==== EXCERPTED RECORDS ====

File: src/rtl/vga_pkg.sv
// VGA shared package: timing configuration table, register map constants
// and configurator error codes.
package vga_pkg;

    typedef struct packed {
        logic [15:0] h_res;
        logic [15:0] h_front_porch;
        logic [15:0] h_sync_pulse;
        logic [15:0] h_back_porch;
        logic [15:0] v_res;
        logic [15:0] v_front_porch;
        logic [15:0] v_sync_pulse;
        logic [15:0] v_back_porch;
    } vga_config_t;

    localparam vga_config_t vga_configs [3] = '{
        '{16'd640,  16'd16, 16'd96,  16'd48,  16'd480, 16'd10, 16'd2, 16'd33},
        '{16'd800,  16'd40, 16'd128, 16'd88,  16'd600, 16'd1,  16'd4, 16'd23},
        '{16'd1024, 16'd24, 16'd136, 16'd160, 16'd768, 16'd3,  16'd6, 16'd29}
    };

    localparam logic [11:0] VGA_REG_ID_ADDR     = 12'h000;
    localparam logic [11:0] VGA_REG_TIMING_BASE = 12'h010;
    localparam logic [31:0] VGA_ID_VALUE        = 32'hDEADBEEF;

    typedef enum logic [2:0] {
        OK          = 3'd0,
        BAD_SEL     = 3'd1,
        RESP        = 3'd2,
        ID_MISMATCH = 3'd3,
        TIMEOUT     = 3'd4
    } vga_cfg_err_e;

    function automatic logic [15:0] vga_cfg_field(vga_config_t cfg,
                                                  logic [2:0]  idx);
        logic [15:0] f;
        f = '0;
        unique case (idx)
            3'd0: f = cfg.h_res;
            3'd1: f = cfg.h_front_porch;
            3'd2: f = cfg.h_sync_pulse;
            3'd3: f = cfg.h_back_porch;
            3'd4: f = cfg.v_res;
            3'd5: f = cfg.v_front_porch;
            3'd6: f = cfg.v_sync_pulse;
            3'd7: f = cfg.v_back_porch;
        endcase
        return f;
    endfunction

endpackage

File: src/rtl/vga_cfg_if.sv
// AXI4-Lite control bus between the configurator and the VGA
// register block.
interface vga_cfg_if;
    logic        awvalid;
    logic        awready;
    logic [11:0] awaddr;
    logic        wvalid;
    logic        wready;
    logic [31:0] wdata;
    logic [3:0]  wstrb;
    logic        bvalid;
    logic        bready;
    logic [1:0]  bresp;
    logic        arvalid;
    logic        arready;
    logic [11:0] araddr;
    logic        rvalid;
    logic        rready;
    logic [31:0] rdata;
    logic [1:0]  rresp;

    modport master (
        output awvalid, awaddr, wvalid, wdata, wstrb,
        output bready, arvalid, araddr, rready,
        input  awready, wready, bvalid, bresp,
        input  arready, rvalid, rdata, rresp
    );

    modport slave (
        input  awvalid, awaddr, wvalid, wdata, wstrb,
        input  bready, arvalid, araddr, rready,
        output awready, wready, bvalid, bresp,
        output arready, rvalid, rdata, rresp
    );
endinterface

File: src/rtl/vga_cfg_master.sv
// Programs the VGA timing registers from a table entry over AXI4-Lite,
// then optionally reads back and verifies the ID register.
module vga_cfg_master
    import vga_pkg::*;
#(
    parameter int CFG_SEL_W      = 2,
    parameter int VERIFY_ID      = 1,
    parameter int TIMEOUT_CYCLES = 1024
) (
    input  logic                 aclk,
    input  logic                 areset,
    input  logic                 start,
    input  logic [CFG_SEL_W-1:0] cfg_sel,
    output logic                 busy,
    output logic                 done,
    output vga_cfg_err_e         err_code,
    output logic [31:0]          id_value,
    vga_cfg_if.master            ctrl
);

    localparam int NUM_CFG = $size(vga_configs);

    typedef enum logic [2:0] {
        S_IDLE, S_CHECK, S_WR, S_WR_RESP, S_RD_ADDR, S_RD_DATA, S_FIN
    } state_e;

    state_e                 state_q, state_d;
    logic [2:0]             idx_q, idx_d;
    logic [31:0]            tmo_q, tmo_d;
    logic                   aw_done_q, aw_done_d;
    logic                   w_done_q, w_done_d;
    vga_cfg_err_e           err_q, err_d;
    logic [31:0]            id_q, id_d;
    logic [CFG_SEL_W-1:0]   sel_q, sel_d;
    vga_config_t            cfg_q, cfg_d;
    logic                   timeout;
    logic                   aw_hs;
    logic                   w_hs;

    assign err_code = err_q;
    assign id_value = id_q;

    always_comb begin
        state_d   = state_q;
        idx_d     = idx_q;
        aw_done_d = aw_done_q;
        w_done_d  = w_done_q;
        err_d     = err_q;
        id_d      = id_q;
        sel_d     = sel_q;
        cfg_d     = cfg_q;
        aw_hs     = 1'b0;
        w_hs      = 1'b0;
        busy      = 1'b0;
        done      = 1'b0;

        ctrl.awvalid = 1'b0;
        ctrl.awaddr  = '0;
        ctrl.wvalid  = 1'b0;
        ctrl.wdata   = '0;
        ctrl.wstrb   = 4'hF;
        ctrl.bready  = 1'b0;
        ctrl.arvalid = 1'b0;
        ctrl.araddr  = '0;
        ctrl.rready  = 1'b0;

        timeout = (TIMEOUT_CYCLES != 0) &&
                  (tmo_q == 32'(TIMEOUT_CYCLES - 1));

        unique case (state_q)
            S_IDLE: begin
                if (start) begin
                    sel_d   = cfg_sel;
                    err_d   = OK;
                    state_d = S_CHECK;
                end
            end
            S_CHECK: begin
                busy = 1'b1;
                if (int'(sel_q) >= NUM_CFG) begin
                    err_d   = BAD_SEL;
                    state_d = S_FIN;
                end else begin
                    for (int i = 0; i < NUM_CFG; i++)
                        if (int'(sel_q) == i) cfg_d = vga_configs[i];
                    idx_d     = '0;
                    aw_done_d = 1'b0;
                    w_done_d  = 1'b0;
                    state_d   = S_WR;
                end
            end
            S_WR: begin
                busy         = 1'b1;
                ctrl.awvalid = !aw_done_q;
                ctrl.wvalid  = !w_done_q;
                ctrl.awaddr  = VGA_REG_TIMING_BASE + {7'd0, idx_q, 2'b00};
                ctrl.wdata   = {16'h0, vga_cfg_field(cfg_q, idx_q)};
                aw_hs        = !aw_done_q && ctrl.awready;
                w_hs         = !w_done_q && ctrl.wready;
                if ((aw_done_q || aw_hs) && (w_done_q || w_hs)) begin
                    aw_done_d = 1'b0;
                    w_done_d  = 1'b0;
                    state_d   = S_WR_RESP;
                end else begin
                    aw_done_d = aw_done_q || aw_hs;
                    w_done_d  = w_done_q || w_hs;
                    if (timeout) begin
                        err_d   = TIMEOUT;
                        state_d = S_FIN;
                    end
                end
            end
            S_WR_RESP: begin
                busy        = 1'b1;
                ctrl.bready = 1'b1;
                if (ctrl.bvalid) begin
                    if (ctrl.bresp != 2'b00) begin
                        err_d   = RESP;
                        state_d = S_FIN;
                    end else if (idx_q == 3'd7) begin
                        state_d = (VERIFY_ID != 0) ? S_RD_ADDR : S_FIN;
                    end else begin
                        idx_d   = idx_q + 3'd1;
                        state_d = S_WR;
                    end
                end else if (timeout) begin
                    err_d   = TIMEOUT;
                    state_d = S_FIN;
                end
            end
            S_RD_ADDR: begin
                busy         = 1'b1;
                ctrl.arvalid = 1'b1;
                ctrl.araddr  = VGA_REG_ID_ADDR;
                if (ctrl.arready) begin
                    state_d = S_RD_DATA;
                end else if (timeout) begin
                    err_d   = TIMEOUT;
                    state_d = S_FIN;
                end
            end
            S_RD_DATA: begin
                busy        = 1'b1;
                ctrl.rready = 1'b1;
                if (ctrl.rvalid) begin
                    id_d = ctrl.rdata;
                    if (ctrl.rresp != 2'b00)
                        err_d = RESP;
                    else if (ctrl.rdata != VGA_ID_VALUE)
                        err_d = ID_MISMATCH;
                    else
                        err_d = OK;
                    state_d = S_FIN;
                end else if (timeout) begin
                    err_d   = TIMEOUT;
                    state_d = S_FIN;
                end
            end
            S_FIN: begin
                done    = 1'b1;
                state_d = S_IDLE;
            end
            default: state_d = S_IDLE;
        endcase

        // Wait counter restarts whenever the state changes.
        tmo_d = (state_d != state_q) ? 32'd0 : tmo_q + 32'd1;
    end

    always_ff @(posedge aclk or posedge areset) begin
        if (areset) begin
            state_q   <= S_IDLE;
            idx_q     <= '0;
            tmo_q     <= '0;
            aw_done_q <= 1'b0;
            w_done_q  <= 1'b0;
            err_q     <= OK;
            id_q      <= '0;
            sel_q     <= '0;
            cfg_q     <= '0;
        end else begin
            state_q   <= state_d;
            idx_q     <= idx_d;
            tmo_q     <= tmo_d;
            aw_done_q <= aw_done_d;
            w_done_q  <= w_done_d;
            err_q     <= err_d;
            id_q      <= id_d;
            sel_q     <= sel_d;
            cfg_q     <= cfg_d;
        end
    end

endmodule

File: src/flat_wrapper.sv
// flat-port wrapper written by rule: the top's interface ports become plain ports
module vga_cfg_master_flat import vga_pkg::*;
#(
    parameter int CFG_SEL_W      = 2,
    parameter int VERIFY_ID      = 1,
    parameter int TIMEOUT_CYCLES = 1024
)
  (aclk, areset, start, cfg_sel, busy, done, err_code, id_value, ctrl_awvalid, ctrl_awaddr, ctrl_wvalid, ctrl_wdata, ctrl_wstrb, ctrl_bready, ctrl_arvalid, ctrl_araddr, ctrl_rready, ctrl_awready, ctrl_wready, ctrl_bvalid, ctrl_bresp, ctrl_arready, ctrl_rvalid, ctrl_rdata, ctrl_rresp);
  vga_cfg_if ctrl_i ();
  input  logic aclk;
  input  logic areset;
  input  logic start;
  input  logic [CFG_SEL_W-1:0] cfg_sel;
  output logic busy;
  output logic done;
  output vga_cfg_err_e err_code;
  output logic [31:0] id_value;
  output wire logic [$bits(ctrl_i.awvalid)-1:0] ctrl_awvalid;
  output wire logic [$bits(ctrl_i.awaddr)-1:0] ctrl_awaddr;
  output wire logic [$bits(ctrl_i.wvalid)-1:0] ctrl_wvalid;
  output wire logic [$bits(ctrl_i.wdata)-1:0] ctrl_wdata;
  output wire logic [$bits(ctrl_i.wstrb)-1:0] ctrl_wstrb;
  output wire logic [$bits(ctrl_i.bready)-1:0] ctrl_bready;
  output wire logic [$bits(ctrl_i.arvalid)-1:0] ctrl_arvalid;
  output wire logic [$bits(ctrl_i.araddr)-1:0] ctrl_araddr;
  output wire logic [$bits(ctrl_i.rready)-1:0] ctrl_rready;
  input wire logic [$bits(ctrl_i.awready)-1:0] ctrl_awready;
  input wire logic [$bits(ctrl_i.wready)-1:0] ctrl_wready;
  input wire logic [$bits(ctrl_i.bvalid)-1:0] ctrl_bvalid;
  input wire logic [$bits(ctrl_i.bresp)-1:0] ctrl_bresp;
  input wire logic [$bits(ctrl_i.arready)-1:0] ctrl_arready;
  input wire logic [$bits(ctrl_i.rvalid)-1:0] ctrl_rvalid;
  input wire logic [$bits(ctrl_i.rdata)-1:0] ctrl_rdata;
  input wire logic [$bits(ctrl_i.rresp)-1:0] ctrl_rresp;
  assign ctrl_awvalid = ctrl_i.awvalid;
  assign ctrl_awaddr = ctrl_i.awaddr;
  assign ctrl_wvalid = ctrl_i.wvalid;
  assign ctrl_wdata = ctrl_i.wdata;
  assign ctrl_wstrb = ctrl_i.wstrb;
  assign ctrl_bready = ctrl_i.bready;
  assign ctrl_arvalid = ctrl_i.arvalid;
  assign ctrl_araddr = ctrl_i.araddr;
  assign ctrl_rready = ctrl_i.rready;
  assign ctrl_i.awready = ctrl_awready;
  assign ctrl_i.wready = ctrl_wready;
  assign ctrl_i.bvalid = ctrl_bvalid;
  assign ctrl_i.bresp = ctrl_bresp;
  assign ctrl_i.arready = ctrl_arready;
  assign ctrl_i.rvalid = ctrl_rvalid;
  assign ctrl_i.rdata = ctrl_rdata;
  assign ctrl_i.rresp = ctrl_rresp;
  vga_cfg_master #(.CFG_SEL_W(CFG_SEL_W), .VERIFY_ID(VERIFY_ID), .TIMEOUT_CYCLES(TIMEOUT_CYCLES)) u_core (.aclk(aclk), .areset(areset), .start(start), .cfg_sel(cfg_sel), .busy(busy), .done(done), .err_code(err_code), .id_value(id_value), .ctrl(ctrl_i));
endmodule
File: config.mk
export PLATFORM = sky130hd
export DESIGN_NAME = vga_cfg_master_flat
export DESIGN_NICKNAME = d
export VERILOG_FILES = /design/src/rtl/vga_pkg.sv /design/src/rtl/vga_cfg_if.sv /design/src/rtl/vga_cfg_master.sv /design/src/flat_wrapper.sv
export SDC_FILE = /design/constraint.sdc
export NUM_CORES = 1
export LEC_CHECK = 0
export CAP_MARGIN = 20
export CORE_UTILIZATION = 48
export CTS_CLUSTER_DIAMETER = 30
export DETAILED_ROUTE_END_ITERATION = 10
export PLACE_DENSITY_LB_ADDON = 0.3
export SYNTH_ARGS = -nofsm -noshare
export SYNTH_HDL_FRONTEND = slang
export SYNTH_SLANG_ARGS = --single-unit
File: constraint.sdc
create_clock -name aclk -period 3.25 [get_ports aclk]
set_input_delay 0.4875 -clock aclk [delete_from_list [all_inputs] [get_ports aclk]]
set_output_delay 0.4875 -clock aclk [all_outputs]
set_load 0.01 [all_outputs]
### Yosys cells after proc, flatten, opt, wreduce, memory -nomap -nowiden

Cells that the tools add are included.

* eq/ne operators: 27
* multiplexer cells: 45
* reductions and logical operators: 23
* bitwise gates (word level): 1
* order comparisons: 1
* add/subtract/negate cells: 3

Operators with widths (count)
* $mux W128: 3
* $pmux W16 S8: 1
* $mux W3: 22
* $pmux W3 S6: 2
* $add A32 B1 Y32 const B: 1
* $eq A32 B10 Y1 const B: 1
* $mux W32: 1
* $ne A32 B32 Y1 const B: 1
* $eq A3 B3 Y1 const B: 7
* $mux W16: 1
* $ne A2 B2 Y1 const B: 7
* $eq A3 B2 Y1 const B: 4
* $mux W12: 1
* $mux W1: 10
* $reduce_bool A2 Y1: 4
* $add A5 B5 Y6 const A: 1
* $eq A3 B1 Y1 const B: 2
* $logic_not A3 Y1: 2
* $pmux W3 S2: 1
* $reduce_and A2 Y1: 3
* $reduce_and A6 Y1: 1
* $reduce_bool A6 Y1: 1
* $reduce_and A5 Y1: 1
* $reduce_or A5 Y1: 1
* other kinds (15): 21

* output and inout bits: 102
* input port bits: 46
* logic and storage cells: 116
* register bits: 205

### Depth between registers and ports, before layout

* word-level depth: 8
* depth in mapped cells: 9
* mapped depth without buffers: 7

### Worst setup path before layout

OpenSTA, ideal clock, no wires.

* kind: reg-to-output
* start: reg u_core.idx_q[2]
* end: out ctrl_wdata[5]
* required time: 2.762 ns
* cell stages (with the launch flop): 7
* setup slack: 0.988 ns
* data arrival time: 1.774 ns
* buffers on the path: 1
* path through: dfrtp_1 clkbuf_1 inv_1 ha_1 nor4_2 o21ai_0 a31oi_1

* longest elaborated chain between the ends: 3
* elaborated cells between the ends (all ways): 10
* those cells by class: 7 x eq/ne; 2 x mux; 1 x reduce/logical

Ends and longest elaborated chain
* start, declared: line vga_cfg_master.sv:28 `logic [2:0] idx_q, idx_d;`
* start signal, assigned: line vga_cfg_master.sv:183 `idx_q <= idx_d;`
* $eq A3 B3 Y1, or another cell as far along: line vga_pkg.sv:38 `unique case (idx)`
* $pmux W16 S8 *: line vga_pkg.sv:38
* $mux W16 *: line vga_cfg_master.sv:70 `unique case (state_q)`
* end, declared: line flat_wrapper.sv:21 `output wire logic [$bits(ctrl_i.wdata)-1:0] ctrl_wdata;`

Mark *: on every way between the ends. The rest lies on a longest branch, timed or not.

### Worst setup path in the final report

* start: reg u_core.idx_q[0]
* end: out ctrl_wdata[10]

The elaborated chain is that of the path after synthesis.

==> run_results.csv <==
group,metric,value,unit
run_status,status,"finished, final reports clean",
global_routing,grt_usage,0.209,
global_routing,grt_max_degree,49,
global_routing,grt-ovfl-total,0,
layout,most-common-layout-cells,"clkdlybuf4s50_1, dfrtp_1, conb_1",
clock_tree,root_buffer,"clkbuf_8",
clock_tree,numClockSinks,84,
route,vias_per_cell,5.40,
synthesis,avgSynthCellArea,10.7,um2
timing,hold_ws,0.500,ns
synthesis,ys_types,72,
placement,numPortBuffers,102,
layout,nets,635,
synthesis,syn_inst,479,
timing,finalCritPeriodShare,0.967,
route,drt-pass1-iter-count,5,
synthesis,mappedNetlistArea,5130,um2
pwr,p_leak,2.81,nW
route,drt_iter0_markers,183,
layout,nFillCells,855,
pwr,power_frac_seq,0.353,
pwr,p_clk_frac,0.185,
synthesis,yosys-top-cells-area,"dfrtp_1, mux2_2, buf_4",
synthesis,synth_top_area_share,0.410,
global_routing,antenna_found_initial,0,
timing,period_needed,3.14,ns
die,die_w,105,um
pwr,power_density,640,nW/um2
timing,timing.slew.headroom,0.528,
placement,gp_congestion,0.897,
worst_setup_path,cp-start-kind,"flip-flop",
clock_tree,clk_path_buf_depth,2,
clock_tree,cts.reportedPaths.clkPinSlew,0.11,ns
route,post-route-drc-count,0,
synthesis,synth_edf_count,0,
worst_setup_path,crit_arrival,2.66,ns
min_path,hold_class,"primary input to asynchronous set/reset pin",
die,io_pins,148,
pwr,p_sw,1.65,mW
timing,clock_skew,0.0188,ns
layout,drive_above_1_share,0.191,
die,start_util,0.497,
route,routed_wl,11300,um
die,rows,37,
clock_tree,clock_latency,0.38,ns
clock_tree,h-tree-depth,3,
global_routing,grt_pass1_vias,3743,
worst_setup_path,critPathKind,"flip-flop to output port",
synthesis,ys_seq_area_frac,0.410,
job,maxCapViolations,0,
layout,seqCellArea,2100,um2
timing,hold_viol,0,
synthesis,ys_ff_latch,84,
layout,layout.cells.most_common,"clkdlybuf4s50_1",
timing,worst_pin_slew,0.703,ns
pwr,ir_worst_vdd,358,uV
clock_tree,cts_buffers,9,
synthesis,synth-main-ff-cell,"dfrtp_1",
layout,antennaDiodeCount,0,
global_routing,grt_first_pass_wirelength,18300,um
synthesis,synth-async-reset-ratio,1.00,
pwr,p_comb_frac,0.462,
layout,finish.utilization,0.611,
die,die_y,105,um
pwr,swShare,0.408,
timing,report.final.slew_viol_count,0,
synthesis,synth_top_area_cell,"dfrtp_1",
layout,synthToLayoutAreaGrowth,23.1,%
synthesis,yosysWarnings,0,
worst_setup_path,crit_required,2.76,ns
route,wire_per_inst,15.8,um
layout,multi_input_area,2660,um2
die,die-area,11100,um2
timing,max_freq,318,MHz
clock_tree,cts_tree,"done",
worst_setup_path,cp-end-kind,"output port",
die,core-area,10300,um2
route,num_vias,3880,
pwr,p_int,2.39,mW
worst_setup_path,crit_path_max_fanout,6,
placement,place_hpwl,8180,um
route,ant_nets,0,
pwr,power,4.04,mW
timing,setup_violations,0,
==> synth_stat cells (2+ instances only) <==
library cell and instances:
a21o_1 2, a21oi_1 17, a22oi_1 5, a32oi_1 3, and2_1 4, and2b_1 3, and3_1 6, and4_1 4
and4_2 2, buf_2 9, buf_4 47, buf_6 7, clkbuf_1 4, conb_1 2, dfrtp_1 84, ha_1 12
inv_1 10, mux2_2 34, nand2_1 21, nand2b_1 6, nand3_1 12, nand3_2 2, nand4_1 16, nand4b_1 3
nor2_1 26, nor2b_1 2, nor3_1 8, nor3_2 32, nor3b_1 5, nor4_1 7, nor4_4 2, o21ai_0 9
o22ai_1 3, o31ai_1 3, or2_2 2, xnor2_1 8, xor2_1 22
==> timing repair <==
action	4_1_cts	5_1_grt
setup buffers	0	1
resized for setup	1	5
hold buffers	0	0
pin swaps	0	1
hold endpoints to repair	0	0
endpoints found under the setup margin	2	2
==> flip-flops by register name, indices dropped and copies added, names as in the netlist <==
| signal | cells |
|---|---|
| u_core.id_value | 32 |
| u_core.tmo_q | 32 |
| u_core.cfg_q | 7 |
| u_core.err_code | 3 |
| u_core.idx_q | 3 |
| u_core.state_q | 3 |
| u_core.sel_q | 2 |
| u_core.aw_done_q | 1 |
| u_core.w_done_q | 1 |
==> cell type report <==
| type | count | share of cell area |
|---|---|---|
| Clock inverter | 7 | 0.0117 |
| Sequential cell | 84 | 0.333 |
| Multi-Input combinational cell | 360 | 0.422 |
| Tap cell | 136 | 0.0270 |
| Inverter | 11 | 0.00674 |
| Clock buffer | 9 | 0.0196 |
| Timing Repair Buffer | 111 | 0.180 |
==> per-stage QoR <==
stage	instances	cell area, um2	TNS, ns	setup WS [ns]
final	718	6310	0	0.106
after CTS	717	6290	0	0.0390
after global routing	718	6310	-0.105	-0.0349
after global placement	701	6090	0	0.486
after detailed placement	701	6090	0	0.364
after floorplan	522	5290	0	0.597
==> routing by layer <==
layer | up-vias | wire length, um | GRT usage
met5 | - | 0 | 0
met4 | 0 | 303 | 0.0805
met3 | 36 | 854 | 0.0618
met2 | 163 | 5380 | 0.328
met1 | 1864 | 4780 | 0.271
li1 | 1817 | - | -
==> path summary, 6_finish.rpt <==
kind / depth (start not counted) / endpoint / slack [ns] / from
worst max-delay path: 6 / ctrl_wdata[10] / 0.11 / u_core.idx_q[0]$_DFFE_PP0P_
min in group aclk: 1 / u_core.cfg_q[0]$_DFFE_PP0P_ / 0.50 / u_core.cfg_q[0]$_DFFE_PP0P_
worst min-delay path: 2 / u_core.id_value[30]$_DFFE_PP0P_ / 0.50 / areset
worst max register to register: 7 / u_core.tmo_q[23]$_DFF_PP0_ / 0.71 / u_core.idx_q[0]$_DFFE_PP0P_
worst min register to register: 1 / u_core.cfg_q[0]$_DFFE_PP0P_ / 0.50 / u_core.cfg_q[0]$_DFFE_PP0P_
max in group asynchronous: 3 / u_core.idx_q[1]$_DFFE_PP0P_ / 2.05 / areset
==> critical path: stages (launching register included) <==
cell             delay (ns)
dfrtp_1                0.43
inv_1                  0.11
ha_1                   0.23
or2_2                  0.32
nor4_4                 0.42
and3_1                 0.24
clkdlybuf4s50_1        0.54
==> power groups by stage <==
stage / clock network, mW / logic (mW) / registers (mW)
after floorplan: 0 / 1.21 / 1.44
after global placement: 0 / 1.82 / 1.43
after detailed placement: 0 / 1.84 / 1.44
after CTS: 0.769 / 1.86 / 1.42
after global routing: 0.815 / 2.01 / 1.45
final: 0.749 / 1.87 / 1.43
==> cells by family after synthesis <==
| kind of cell | share of synthesized area |
|---|---|
| adder cells (fa/ha/maj) | 0.0293 |
| other | 0.00146 |
| XOR/XNOR | 0.0512 |
| flip-flops | 0.410 |
| multiplexers | 0.0788 |
| AO/OA/AOI/OAI | 0.0883 |
| AND/OR/NAND/NOR | 0.237 |
| buffers and inverters | 0.104 |
(Power assumes the default switching activity.)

====

(WHAT IS REQUIRED)
Could you repeat exactly the lines in the listing above from the one with "input wire logic [$bits(ctrl_i.rresp)-1:0]" down to the one with "assign ctrl_i.rresp = ctrl_rresp;"? Include both of those lines.

(ANSWER BOX)
  input wire logic [$bits(ctrl_i.rresp)-1:0] ctrl_rresp;
  assign ctrl_awvalid = ctrl_i.awvalid;
  assign ctrl_awaddr = ctrl_i.awaddr;
  assign ctrl_wvalid = ctrl_i.wvalid;
  assign ctrl_wdata = ctrl_i.wdata;
  assign ctrl_wstrb = ctrl_i.wstrb;
  assign ctrl_bready = ctrl_i.bready;
  assign ctrl_arvalid = ctrl_i.arvalid;
  assign ctrl_araddr = ctrl_i.araddr;
  assign ctrl_rready = ctrl_i.rready;
  assign ctrl_i.awready = ctrl_awready;
  assign ctrl_i.wready = ctrl_wready;
  assign ctrl_i.bvalid = ctrl_bvalid;
  assign ctrl_i.bresp = ctrl_bresp;
  assign ctrl_i.arready = ctrl_arready;
  assign ctrl_i.rvalid = ctrl_rvalid;
  assign ctrl_i.rdata = ctrl_rdata;
  assign ctrl_i.rresp = ctrl_rresp;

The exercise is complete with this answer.